And why are you avoiding telling us the maker's name? :|


----------



## dann (1 Dec 2013)

wizard":3b6v03md said:


> dann":3b6v03md said:
> 
> 
> > wizard":3b6v03md said:
> ...



Because lots of research before buying said chisels says so.
I was after some advice about why it could be happening, not to slag off a company's product if all it could be is something as simple as too acute hone angle.


----------



## Harbo (1 Dec 2013)

If it's the same Co. I'm thinking, then give them a ring and explain the problem?
They are generally very approachable and helpful?

Rod


----------



## Peter Sefton (1 Dec 2013)

I would suggest if the chisels come ground at 25 degrees you should hone at 30 plus micro bevel if using the Veritas MK11. I find 25 is just too low except for paring or possibly use with softwood. Knots especially dead knots will cause problems with most steels English O1 can be too soft and American A2 too brittle. I think I know which chisels you have and they would be highly recommended on the forum and fully understand your being candid at this stage. It is possible to get chisels that just have not taken the temper and I am sure your supplier will exchange then for new ones as we would if requested, but it is best to regrind to produce fresh steel and hone at a higher angle first. I always try to avoid knots wherever possible for the reasons above.


----------



## dann (1 Dec 2013)

Peter Sefton":lh8kr0gc said:


> I would suggest if the chisels come ground at 25 degrees you should hone at 30 plus micro bevel if using the Veritas MK11. I find 25 is just too low except for paring or possibly use with softwood. Knots especially dead knots will cause problems with most steels English O1 can be too soft and American A2 too brittle. I think I know which chisels you have and they would be highly recommended on the forum and fully understand your being candid at this stage. It is possible to get chisels that just have not taken the temper and I am sure your supplier will exchange then for new ones as we would if requested, but it is best to regrind to produce fresh steel and hone at a higher angle first. I always try to avoid knots wherever possible for the reasons above.

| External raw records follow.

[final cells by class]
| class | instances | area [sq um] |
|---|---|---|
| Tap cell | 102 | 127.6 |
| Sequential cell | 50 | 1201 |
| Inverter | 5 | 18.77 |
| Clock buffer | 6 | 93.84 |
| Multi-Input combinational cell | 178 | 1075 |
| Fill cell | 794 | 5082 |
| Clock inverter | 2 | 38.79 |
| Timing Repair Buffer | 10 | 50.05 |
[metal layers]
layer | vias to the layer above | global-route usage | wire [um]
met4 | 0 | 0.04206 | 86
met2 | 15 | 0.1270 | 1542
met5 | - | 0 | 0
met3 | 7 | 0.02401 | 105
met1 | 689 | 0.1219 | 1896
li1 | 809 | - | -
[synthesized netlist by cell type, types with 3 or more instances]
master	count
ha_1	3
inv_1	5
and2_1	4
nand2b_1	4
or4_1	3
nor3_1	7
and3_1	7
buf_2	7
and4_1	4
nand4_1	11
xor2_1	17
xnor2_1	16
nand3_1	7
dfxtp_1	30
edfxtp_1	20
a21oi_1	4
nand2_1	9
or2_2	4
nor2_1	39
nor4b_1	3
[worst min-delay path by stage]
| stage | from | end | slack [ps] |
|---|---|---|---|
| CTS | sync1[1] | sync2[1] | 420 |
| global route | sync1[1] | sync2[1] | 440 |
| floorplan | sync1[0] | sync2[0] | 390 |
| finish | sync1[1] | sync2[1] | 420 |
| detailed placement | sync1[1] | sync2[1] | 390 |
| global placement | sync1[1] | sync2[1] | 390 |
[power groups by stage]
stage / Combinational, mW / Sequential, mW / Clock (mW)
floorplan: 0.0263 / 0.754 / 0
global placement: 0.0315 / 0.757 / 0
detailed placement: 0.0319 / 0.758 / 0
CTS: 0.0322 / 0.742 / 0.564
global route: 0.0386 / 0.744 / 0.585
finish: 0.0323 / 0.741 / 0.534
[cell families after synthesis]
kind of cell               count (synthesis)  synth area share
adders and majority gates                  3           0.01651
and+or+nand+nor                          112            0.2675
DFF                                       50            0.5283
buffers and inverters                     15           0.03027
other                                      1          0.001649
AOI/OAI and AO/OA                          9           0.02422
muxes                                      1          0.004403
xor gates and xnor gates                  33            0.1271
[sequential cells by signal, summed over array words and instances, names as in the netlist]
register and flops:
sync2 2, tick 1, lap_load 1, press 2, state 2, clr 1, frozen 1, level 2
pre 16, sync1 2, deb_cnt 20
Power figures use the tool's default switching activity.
--- config.mk ---
export PLATFORM = sky130hd
export DESIGN_NAME = hdmi_pixel_packer
export DESIGN_NICKNAME = d
export VERILOG_FILES = /design/src/rtl/hdmi_pkg.sv /design/src/rtl/sat_counter.sv /design/src/rtl/hdmi_pixel_packer.sv
export SDC_FILE = /design/constraint.sdc
export NUM_CORES = 1
export LEC_CHECK = 0
export CORE_MARGIN = 2
export CORE_UTILIZATION = 60
export CTS_BUF_LIST = sky130_fd_sc_hd__clkbuf_8
export DETAILED_ROUTE_END_ITERATION = 7
export PLACE_DENSITY = 0.81
export SYNTH_ARGS = -nofsm -noshare
export SYNTH_HDL_FRONTEND = slang
export SYNTH_SLANG_ARGS = --single-unit
--- constraint.sdc ---
create_clock -name i_clock -period 9.9 [get_ports i_clock]
set_input_delay 1.485 -clock i_clock [delete_from_list [all_inputs] [get_ports i_clock]]
set_output_delay 1.485 -clock i_clock [all_outputs]
set_load 0.02 [all_outputs]
--- src/rtl/hdmi_pkg.sv ---
// Shared definitions for the HDMI pixel-clock-domain ingest blocks.
// Default geometry, pack-mode encodings and the width sanity rule.
package hdmi_pkg;

  localparam int DEFAULT_PIXEL_WIDTH = 24;
  localparam int DEFAULT_WORD_WIDTH  = 32;

  localparam logic PACK_PADDED = 1'b0;
  localparam logic PACK_DENSE  = 1'b1;

  // A pixel must fit in one FIFO word, otherwise packing can emit two words per cycle.
  function automatic logic widthsOk(input int pixelWidth, input int wordWidth);
    return (pixelWidth >= 1) && (pixelWidth <= wordWidth);
  endfunction

endpackage

--- src/rtl/sat_counter.sv ---
// Saturating up-counter with synchronous clear; clear and increment together
// yield a count of one so that a same-cycle event is never lost.
module sat_counter #(
  parameter int WIDTH = 16
) (
  input  logic             clock,
  input  logic             reset,
  input  logic             clear,
  input  logic             increment,
  output logic [WIDTH-1:0] count
);

  logic [WIDTH-1:0] count_r;
  logic [WIDTH-1:0] countNext_s;

  // Next count: clear wins over hold, saturate at all-ones.
  always_comb begin
    countNext_s = count_r;
    if (clear && increment) begin
      countNext_s = WIDTH'(1'b1);
    end else if (clear) begin
      countNext_s = {WIDTH{1'b0}};
    end else if (increment && !(&count_r)) begin
      countNext_s = count_r + WIDTH'(1'b1);
    end else begin
      countNext_s = count_r;
    end
  end

  // Count register.
  always_ff @(posedge clock or posedge reset) begin
    if (reset) begin
      count_r <= {WIDTH{1'b0}};
    end else begin
      count_r <= countNext_s;
    end
  end

  assign count = count_r;

endmodule

--- src/rtl/hdmi_pixel_packer.sv ---
// Packs one HDMI pixel per clock LSB-first into FIFO words (dense or padded),
// flushes the residual at frame end and counts words lost to a full FIFO.
module hdmi_pixel_packer
  import hdmi_pkg::*;
#(
  parameter int   PIXEL_WIDTH = DEFAULT_PIXEL_WIDTH,
  parameter int   WORD_WIDTH  = DEFAULT_WORD_WIDTH,
  parameter logic PACK_MODE   = PACK_DENSE,
  parameter int   OVF_WIDTH   = 16
) (
  input  logic                   i_clock,
  input  logic                   i_reset,
  input  logic [PIXEL_WIDTH-1:0] i_hdmiData,
  input  logic                   i_hdmiEnable,
  input  logic                   i_hdmiFrameEnd,
  input  logic                   i_fifoFull,
  input  logic                   i_clearOverflow,
  output logic                   o_dataValid,
  output logic [WORD_WIDTH-1:0]  o_fifoData,
  output logic                   o_overflow,
  output logic [OVF_WIDTH-1:0]   o_overflowCount
);

  localparam int ACC_W = PIXEL_WIDTH + WORD_WIDTH;
  localparam int CNT_W = (WORD_WIDTH > 1) ? $clog2(WORD_WIDTH) : 1;
  localparam int SUM_W = $clog2(ACC_W) + 1;

  if (!widthsOk(PIXEL_WIDTH, WORD_WIDTH)) begin : gBadWidth
    $error("hdmi_pixel_packer: PIXEL_WIDTH must be in 1..WORD_WIDTH");
  end

  logic [ACC_W-1:0]      accData_r;
  logic [CNT_W-1:0]      bitCount_r;
  logic                  pendingValid_r;
  logic [WORD_WIDTH-1:0] pendingWord_r;
  logic                  dataValid_r;
  logic [WORD_WIDTH-1:0] fifoData_r;
  logic                  overflow_r;

  logic [ACC_W-1:0]      placedAcc_s;
  logic [SUM_W-1:0]      bitSum_s;
  logic                  fullEmit_s;
  logic [WORD_WIDTH-1:0] fullWord_s;
  logic [ACC_W-1:0]      residAcc_s;
  logic [SUM_W-1:0]      residCount_s;
  logic                  flushNeed_s;
  logic [WORD_WIDTH-1:0] flushWord_s;
  logic                  emit_s;
  logic [WORD_WIDTH-1:0] emitWord_s;
  logic                  drop_s;
  logic [ACC_W-1:0]      nextAcc_s;
  logic [CNT_W-1:0]      nextCount_s;
  logic                  nextPending_s;
  logic [WORD_WIDTH-1:0] nextPendingWord_s;

  // Packing, flush and word-selection datapath.
  always_comb begin
    placedAcc_s  = accData_r | ({{WORD_WIDTH{1'b0}}, i_hdmiData} << bitCount_r);
    bitSum_s     = SUM_W'(bitCount_r) + SUM_W'(PIXEL_WIDTH);
    fullEmit_s   = 1'b0;
    fullWord_s   = {WORD_WIDTH{1'b0}};
    residAcc_s   = accData_r;
    residCount_s = SUM_W'(bitCount_r);

    if (i_hdmiEnable) begin
      if (PACK_MODE == PACK_PADDED) begin
        fullEmit_s = 1'b1;
        fullWord_s = WORD_WIDTH'(i_hdmiData);
      end else if (bitSum_s >= SUM_W'(WORD_WIDTH)) begin
        fullEmit_s   = 1'b1;
        fullWord_s   = placedAcc_s[WORD_WIDTH-1:0];
        residAcc_s   = placedAcc_s >> WORD_WIDTH;
        residCount_s = bitSum_s - SUM_W'(WORD_WIDTH);
      end else begin
        residAcc_s   = placedAcc_s;
        residCount_s = bitSum_s;
      end
    end else begin
      residAcc_s   = accData_r;
      residCount_s = SUM_W'(bitCount_r);
    end

    // Bits above the residual count are always zero, so the low word is already padded.
    flushNeed_s = i_hdmiFrameEnd && (residCount_s != {SUM_W{1'b0}});
    flushWord_s = residAcc_s[WORD_WIDTH-1:0];

    if (i_hdmiFrameEnd) begin
      nextAcc_s   = {ACC_W{1'b0}};
      nextCount_s = {CNT_W{1'b0}};
    end else begin
      nextAcc_s   = residAcc_s;
      nextCount_s = residCount_s[CNT_W-1:0];
    end

    // A pending flush and a full word are mutually exclusive; a flush takes the
    // output slot if free, else it is parked for the following cycle.
    emit_s            = 1'b0;
    emitWord_s        = {WORD_WIDTH{1'b0}};
    nextPending_s     = 1'b0;
    nextPendingWord_s = pendingWord_r;
    if (pendingValid_r) begin
      emit_s     = 1'b1;
      emitWord_s = pendingWord_r;
    end else if (fullEmit_s) begin
      emit_s     = 1'b1;
      emitWord_s = fullWord_s;
    end else begin
      emit_s     = 1'b0;
      emitWord_s = {WORD_WIDTH{1'b0}};
    end

    if (flushNeed_s) begin
      if (emit_s) begin
        nextPending_s     = 1'b1;
        nextPendingWord_s = flushWord_s;
      end else begin
        emit_s     = 1'b1;
        emitWord_s = flushWord_s;
      end
    end else begin
      nextPending_s = 1'b0;
    end

    drop_s = emit_s && i_fifoFull;
  end

  // Accumulator, pending flush and registered FIFO write port.
  always_ff @(posedge i_clock or posedge i_reset) begin
    if (i_reset) begin
      accData_r      <= {ACC_W{1'b0}};
      bitCount_r     <= {CNT_W{1'b0}};
      pendingValid_r <= 1'b0;
      pendingWord_r  <= {WORD_WIDTH{1'b0}};
      dataValid_r    <= 1'b0;
      fifoData_r     <= {WORD_WIDTH{1'b0}};
    end else begin
      accData_r      <= nextAcc_s;
      bitCount_r     <= nextCount_s;
      pendingValid_r <= nextPending_s;
      pendingWord_r  <= nextPendingWord_s;
      dataValid_r    <= emit_s && !i_fifoFull;
      if (emit_s && !i_fifoFull) begin
        fifoData_r <= emitWord_s;
      end
    end
  end

  // Sticky overflow flag; a drop in the clear cycle still sets it.
  always_ff @(posedge i_clock or posedge i_reset) begin
    if (i_reset) begin
      overflow_r <= 1'b0;
    end else if (drop_s) begin
      overflow_r <= 1'b1;
    end else if (i_clearOverflow) begin
      overflow_r <= 1'b0;
    end
  end

  sat_counter #(
    .WIDTH(OVF_WIDTH)
  ) uDropCounter (
    .clock    (i_clock),
    .reset    (i_reset),
    .clear    (i_clearOverflow),
    .increment(drop_s),
    .count    (o_overflowCount)
  );

  assign o_dataValid = dataValid_r;
  assign o_fifoData  = fifoData_r;
  assign o_overflow  = overflow_r;

endmodule

== After elaboration in Yosys (flattened, before gate mapping) ==
Index checks and enable logic that the tools add are counted.

* Order comparisons: 1
* Reductions and logical operators: 13
* Mux-type cells: 24
* $add $sub $neg: 3
* Shift-type cells: 1
* Bitwise logic cells: 1

{| class="wikitable"
|+ Operators with widths
! cell !! count
|-
| $mux 32 || 6
|-
| $mux 56 || 3
|-
| $or 56x56->56 || 1
|-
| $shl 24x5->56 || 1
|-
| $mux 16 || 3
|-
| $add 16x1->16 const B || 1
|-
| $reduce_and 16->1 || 1
|-
| $mux 7 || 2
|-
| $mux 1 || 9
|-
| $reduce_bool 7->1 || 1
|-
| $sub 6x6->7 const B || 1
|-
| $add 5x5->6 const B || 1
|-
| $ge 6x6->1 const B || 1
|-
| $logic_and 1x1->1 || 5
|-
| $mux 5 || 1
|-
| $reduce_bool 2->1 || 2
|-
| $reduce_bool 3->1 || 1
|-
| $logic_not 1->1 || 2
|-
| $reduce_and 2->1 || 1
|}

* Input port bits: 30
* Flip-flop bits (word level): 144
* Output and inout bits: 50

== Logic depth before layout (Yosys ltp) ==
Gate-level depths: netlist of run 1.

* Depth after elaboration: 12
* Depth in mapped cells: 15

== Hierarchy ==
A second synthesis of run 1 with hierarchy kept.

* Cell total of the unflattened synthesis: 719
* Area, all modules: 7124.3 um^2

{| class="wikitable"
|+ By module, submodules not included
! module !! area each (um^2) !! cells an instance !! times used !! sequential area each (um^2)
|-
| hdmi_pixel_packer || 6194.7 || 617 || 1 || 3103.0
|-
| sat_counter || 929.6 || 102 || 1 || 400.4
|}

== Least setup slack after synthesis of run 1 ==
No wires, ideal clock.

* Path type: register to register
* Start point: register bitCount_r[3]
* End point: register uDropCounter.count_r[12] (netlist: uDropCounter.count[12])
* Library setup time: 0.078 ns
* Period minus slack after synthesis: 3.425 ns
* Cell stages (with the launch flop): 15
* Required time: 9.822 ns
* Path slack: 6.475 ns
* Arrival: 3.347 ns
* Buffers on the path: 5
* Path through: dfrtp_1 -> buf_2 -> buf_2 -> buf_2 -> clkinv_1 -> ha_1 -> inv_1 -> clkbuf_1 -> ha_1 -> nand4b_1 -> o21ai_0 -> or3_4 -> buf_6 -> or4_1 -> a21oi_1

* Cells in the longest elaborated chain, start to end: 10
* Elaborated cells on any way between the ends: 17
* Those cells by class: add/sub (2); order compare (1); mux (8); reduce/logical (6)

{| class="wikitable"
|+ Ends and longest elaborated chain
! item !! RTL line !! RTL
|-
| from (decl) || hdmi_pixel_packer.sv:33 || <nowiki>logic [CNT_W-1:0] bitCount_r;</nowiki>
|-
| from (signal assigned) || hdmi_pixel_packer.sv:131 || <nowiki>bitCount_r <= {CNT_W{1'b0}};</nowiki>
|-
| from (signal assigned) || hdmi_pixel_packer.sv:138 || <nowiki>bitCount_r <= nextCount_s;</nowiki>
|-
| $add 5x5->6 || hdmi_pixel_packer.sv:59 || <nowiki>bitSum_s = SUM_W'(bitCount_r) + SUM_W'(PIXEL_WIDTH);</nowiki>
|-
| $sub 6x6->7 or $ge 6x6->1 (tied branches) || hdmi_pixel_packer.sv:73, hdmi_pixel_packer.sv:69 ||
|-
| $mux 7 or $mux 1 (tied branches) || hdmi_pixel_packer.sv:69 || <nowiki>end else if (bitSum_s >= SUM_W'(WORD_WIDTH)) begin</nowiki>
|-
| $mux 7 or $mux 1 (tied branches) || hdmi_pixel_packer.sv:65 || <nowiki>if (i_hdmiEnable) begin</nowiki>
|-
| $reduce_bool 7->1 or $mux 1 (tied branches) || hdmi_pixel_packer.sv:84, hdmi_pixel_packer.sv:104 ||
|-
| $logic_and 1x1->1 or $mux 1 (tied branches) || hdmi_pixel_packer.sv:84, hdmi_pixel_packer.sv:101 ||
|-
| $mux 1 * || hdmi_pixel_packer.sv:112 || <nowiki>if (flushNeed_s) begin</nowiki>
|-
| $logic_and 1x1->1 * || hdmi_pixel_packer.sv:124 || <nowiki>drop_s = emit_s && i_fifoFull;</nowiki>
|-
| $logic_and 1x1->1 (on tied branches) || sat_counter.sv:23, sat_counter.sv:19 ||
|-
| $reduce_bool 3->1 (no line) or $mux 16 (tied branches) || -- ||
|-
| to (signal assigned) || sat_counter.sv:33 || <nowiki>count_r <= {WIDTH{1'b0}};</nowiki>
|-
| to (signal assigned) || sat_counter.sv:35 || <nowiki>count_r <= countNext_s;</nowiki>
|-
| to (decl) || sat_counter.sv:13 || <nowiki>logic [WIDTH-1:0] count_r;</nowiki>
|}

Mark *: on every way between the ends. The rest lies on a longest branch, timed or not.
A chain may end at the register's enable or synchronous reset.

== Worst setup path in the final report of run 1 ==
* Start point: input i_hdmiEnable
* End point: register fifoData_r[0] (netlist: o_fifoData[0])

* Cells in the longest elaborated chain, start to end: 5
* Elaborated cells on any way between the ends: 14
* Those cells by class: mux (11); reduce/logical (3)

{| class="wikitable"
|+ Ends and longest elaborated chain
! item !! RTL line !! RTL
|-
| from (decl) || hdmi_pixel_packer.sv:14 || <nowiki>input logic i_hdmiEnable,</nowiki>
|-
| $mux 32, or another cell as far along || hdmi_pixel_packer.sv:65 ||
|-
| $mux 32, or another cell as far along || hdmi_pixel_packer.sv:104 || <nowiki>end else if (fullEmit_s) begin</nowiki>
|-
| $mux 32, or another cell as far along || hdmi_pixel_packer.sv:101 || <nowiki>if (pendingValid_r) begin</nowiki>
|-
| $mux 32 or $mux 1 (tied branches) || hdmi_pixel_packer.sv:113, hdmi_pixel_packer.sv:112 ||
|-
| $mux 32 or $logic_and 1x1->1 (tied branches) || hdmi_pixel_packer.sv:112, hdmi_pixel_packer.sv:142 ||
|-
| to (signal assigned) || hdmi_pixel_packer.sv:135 || <nowiki>fifoData_r <= {WORD_WIDTH{1'b0}};</nowiki>
|-
| to (signal assigned) || hdmi_pixel_packer.sv:143 || <nowiki>fifoData_r <= emitWord_s;</nowiki>
|-
| to (decl) || hdmi_pixel_packer.sv:37 || <nowiki>logic [WORD_WIDTH-1:0] fifoData_r;</nowiki>
|}

Several ways; a longest one is shown, not always the timed one. The select of a mux whose other input is x is not followed.

==> flow_summary_export.csv, run 1 <==
group,metric,value,unit
sta,timing_max_transition_violations_final,0,
layout,syn2layout_area_growth,16.75,%
sta,slew_headroom,26.04,%
global_route,grt_max_degree,79,
logic_synthesis,synth-compound-area-share,23.78,%
global_route,globalRouteTotalUtil,31.80,%
floorplanning,placeableCoreArea,0.01094,sq mm
logic_synthesis,post_synth_xor_area_fraction,0.2583,%
clock_tree,cts_buffer_depth,2,
clock_tree,tritoncts.num_buffers,17,
clock_tree,cts_num_sinks,140,
logic_synthesis,ys.warnings.count,0,
logic_synthesis,main_combinational_cell_family_by_area_after_synthesis,"compound AO/OA/AOI/OAI gates",
detailed_routing,finalWirelength,17.96,mm
clock_tree,clkSlewWorstSetupHoldPaths,0.07,ns
power,total_switching_power,0.5287,mW
placed_design,place.detailed.hpwl,12.03,mm
hold_path,path_category_of_the_worst_min_delay_check,"register to register",
logic_synthesis,post-synth-top-area-fraction,51.66,%
layout,final_nets,770,
logic_synthesis,main_area_contributors_after_synthesis,"sky130_fd_sc_hd__dfrtp_1, sky130_fd_sc_hd__nor2_1, sky130_fd_sc_hd__a21oi_1, sky130_fd_sc_hd__mux2i_1, sky130_fd_sc_hd__nand2_1",
floorplanning,chipWidth,110.3,microns
logic_synthesis,netlist_instances,683,
logic_synthesis,synthesis.area_per_instance,9.929,sq um
placed_design,placed_cells,857,
power,powerDensity,203.7,mW/mm^2
power,share_of_total_power_in_combinational_logic,28.7,%
floorplanning,io_pins,80,
sta,min_period_over_period,46.19,%
placed_design,gpl.final_weighted_congestion,0.9632,
hold_path,min_to,"pendingWord_r[17]",
clock_tree,cts_setup_buffers,0,
detailed_routing,drt-vias-per-instance,6.461,
critical_path,critPathLaunchType,"primary input",
layout,post_route_cells_drive_above_1_share,7.517,%
critical_path,critPathMostFrequentCell,"sky130_fd_sc_hd__buf_4",
job,max_cap_viol_count,0,
sta,setup-tns-final,0,ns
floorplanning,die_h,110.3,microns
detailed_routing,dr_drc_count,0,
clock_tree,clk_latency,0.45,ns
logic_synthesis,ys.flop_type,"sky130_fd_sc_hd__dfrtp_1",
critical_path,cp_slowest_cell,"sky130_fd_sc_hd__nor3_2",
sta,timing.clock.skew,0.007723,ns
logic_synthesis,synth_mux_area_share,5.055,%
floorplanning,placement_rows,38,
clock_tree,post_cts.resized_instances,0,
layout,commonest_non_fill_non_tap_cell_in_the_layout,"sky130_fd_sc_hd__dfrtp_1",
logic_synthesis,synth.ff_latch_count,140,
critical_path,rr_startpoint,"bitCount_r[4]",
critical_path,timing.critical_path.arrival,4.92,ns
critical_path,path_max_fanout,51,
critical_path,critical_path_required,10.24,ns
critical_path,cells_along_the_critical_path,"clkdlybuf4s50_1 -> buf_4 -> nor2b_4 -> o31ai_4 -> nor3_2 -> buf_4 -> o311ai_0 -> o22a_1",
sta,worst_slew_pin_slew,1.105,ns
clock_tree,clock-root-buffer,"sky130_fd_sc_hd__clkbuf_8",
critical_path,path_class,"primary input to register",
global_route,grt_first_pass_wirelength,29.04,mm
logic_synthesis,dominant_cell_type_by_area_after_synthesis,"sky130_fd_sc_hd__dfrtp_1",
power,p_int,1.084,mW
global_route,grt_overflow,0,
sta,grt_setup_unrepaired,"false",
clock_tree,tritoncts,"yes",
layout,n_antenna_cell,0,
critical_path,crit_path_max_incr_delay,0.74,ns
detailed_routing,ant_nets,0,
power,clkPwrFrac,26.0,%
global_route,antenna_violations_before_repair,0,
logic_synthesis,ys_async_sr_fraction,100.0,%
detailed_routing,drt_pass1_iterations,5,
detailed_routing,drt_first_iter_violations,628,
clock_tree,clock_tree.htree_level_count,4,
logic_synthesis,post_synth_edffs,0,
logic_synthesis,synth-seq-area-share,51.66,%
global_route,first_global_vias,5517,
detailed_routing,num_vias,5718,
layout,final-instance-count-excl-fill,885,
power,power.sequential.fraction,45.3,%
logic_synthesis,post_synth_fa_ha_maj_area_fraction,0.7380,%
layout,layout_common_cells,"sky130_fd_sc_hd__dfrtp_1, sky130_fd_sc_hd__clkdlybuf4s50_1, sky130_fd_sc_hd__nor2_1",
power,power.switching_fraction,32.78,%
detailed_routing,routedWlPerCell,20.30,microns
sta,period_minus_slack,4.573,ns
sta,max_freq,0.2187,GHz
critical_path,worstRegToRegCells,11,
logic_synthesis,post_synth_instance_area,0.006782,sq mm
critical_path,cp-end-kind,"register",
sta,number_of_failing_hold_endpoints_at_the_final_stage,0,
power,static-leakage-power,3.302,nW
logic_synthesis,syn-num-nets,717,
hold_path,whs_path_depth,2,
logic_synthesis,synth.distinct_cells,54,
power,worst_ir_drop_vdd,148.5,uV
run_status,status,"completed",
hold_path,origin_of_the_worst_min_delay_path,"pendingWord_r[17]",
floorplanning,initial_utilization,62.01,%
clock_tree,cts.hold.buffers_added,0,
floorplanning,design.die.area,0.01217,sq mm
critical_path,timing.rr.end,"o_fifoData[0]",
logic_synthesis,synth_simple_gate_area_share,14.48,%
critical_path,setup.reg_to_reg.worst_slack,5.78,ns
placed_design,place.port_buffers,79,
sta,setup_viol,0,
-- cell usage after synthesis (11+ instances only) --
cell type,n
sky130_fd_sc_hd__o21a_1,15
sky130_fd_sc_hd__nand2b_1,11
sky130_fd_sc_hd__mux2i_1,23
sky130_fd_sc_hd__a21oi_1,50
sky130_fd_sc_hd__buf_2,11
sky130_fd_sc_hd__clkbuf_1,37
sky130_fd_sc_hd__nor3_1,14
sky130_fd_sc_hd__a211oi_1,16
sky130_fd_sc_hd__nor2_1,75
sky130_fd_sc_hd__a21o_1,15
sky130_fd_sc_hd__o211ai_1,15
sky130_fd_sc_hd__o21ai_0,41
sky130_fd_sc_hd__dfrtp_1,140
sky130_fd_sc_hd__nand2_1,58
-- registers in the layout, indices dropped and copies added (netlist names) --
| register | cells |
|---|---|
| accData_r | 55 |
| o_fifoData | 32 |
| pendingWord_r | 32 |
| uDropCounter.count | 16 |
| bitCount_r | 2 |
| o_dataValid | 1 |
| o_overflow | 1 |
| pendingValid_r | 1 |
-- kinds of logic (layout without fill, tap and decap cells) --
kind of cell / Yosys count / count (layout)
flip-flops: 140 / 140
AND/OR/NAND/NOR: 209 / 209
multiplexers: 33 / 33
AO/OA/AOI/OAI: 234 / 234
adder cells (fa/ha/maj): 4 / 4
XOR/XNOR: 2 / 2
buffers and inverters: 61 / 123
-- power groups by stage --
stage / Sequential [mW] / Combinational [mW] / Clock (mW)
floorplan: 0.783 / 0.233 / 0
global placement: 0.735 / 0.446 / 0
detailed placement: 0.739 / 0.459 / 0
CTS: 0.730 / 0.463 / 0.421
global route: 0.742 / 0.503 / 0.451
finish: 0.730 / 0.463 / 0.419
-- cell type report --
class | count | area (sq um)
flip-flops and latches | 140 | 3503
fillers | 823 | 3018
multi-input cells | 482 | 3010
repair buffers | 87 | 850.8
clock buffers | 21 | 289.0
well taps | 140 | 175.2
clock inverters | 7 | 53.80
inverters | 8 | 35.03
-- metal layers --
metal	wire length, microns	track usage [%]
met4	417	12.32
met2	8459	48.69
met3	1445	8.113
met5	0	0
met1	7642	43.78
-- metrics by stage --
step	total power, mW	area [sq um]	hold WS, ns	utilization (%)	setup slack [ns]
2_1_floorplan	1.016	6782	0.4413	-	4.662
3_3_place_gp	1.181	7575	0.4545	69.27	5.069
3_5_place_dp	1.199	7575	0.4624	69.27	4.956
4_1_cts	1.614	7918	0.4780	72.40	5.397
5_1_grt	1.697	7918	0.5072	72.40	5.172
6_report	1.613	7918	0.4754	72.40	5.327
-- worst max path at each step --
stage / startpoint / endpoint / slack (ns) / cells after the start
floorplan: i_reset / accData_r[0] / 4.66 / 1
global placement: i_hdmiEnable / o_fifoData[0] / 5.07 / 8
detailed placement: i_hdmiEnable / o_fifoData[0] / 4.96 / 8
CTS: i_hdmiEnable / o_fifoData[0] / 5.40 / 8
global route: i_hdmiEnable / o_fifoData[0] / 5.17 / 8
finish: i_hdmiEnable / o_fifoData[0] / 5.33 / 8
-- critical path, delay by kind of cell --
kind | cells | cell delay, ns
compound gates | 3 | 0.61
buf+inv | 3 | 1.47
simple gates | 2 | 1.28
(Power assumes the default switching activity.)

Thanks for the advice Peter i will give that a try. =D>


----------



## Richard S (1 Dec 2013)

Ooh very mysterious!!! Don't suppose it's the Ashley Isles chisels you mention having just acquired in your earlier scary sharp post? I think a career in the secret service might not be the best choice!


----------



## matthewwh (1 Dec 2013)

Welcome to proper chisels!







Your reaction is exactly why most companies lowered the aiming mark for hardness when they introduced cheaper but less accurate induction hardening. Too soft and people put up with it and sharpen more frequently, too hard and they blame the tool (wierd I know) Hence you get grumbles about modern steel not being as good as the old stuff. Modern steel is miles better, it's the majority of mass production hardening that isn't.

Ashley Iles still heat treat them the old way and invariably get within a point of the absolute maximum that the steel will take - close enough that a couple of degrees in the angle of the honed bevel makes all the difference. 

A small secondary at 30 (or an initial freehand honing) and they will soon put a smile on your face.


----------



## bugbear (2 Dec 2013)

dann":2lzmk7lt said:


> But they are chipping very easily and the edge is "turning over" cutting through red wood,



That's very odd. Chipping is caused by overhard, brittle steel, turning over (if I'm interpreting what you mean correctly) is caused by soft steel.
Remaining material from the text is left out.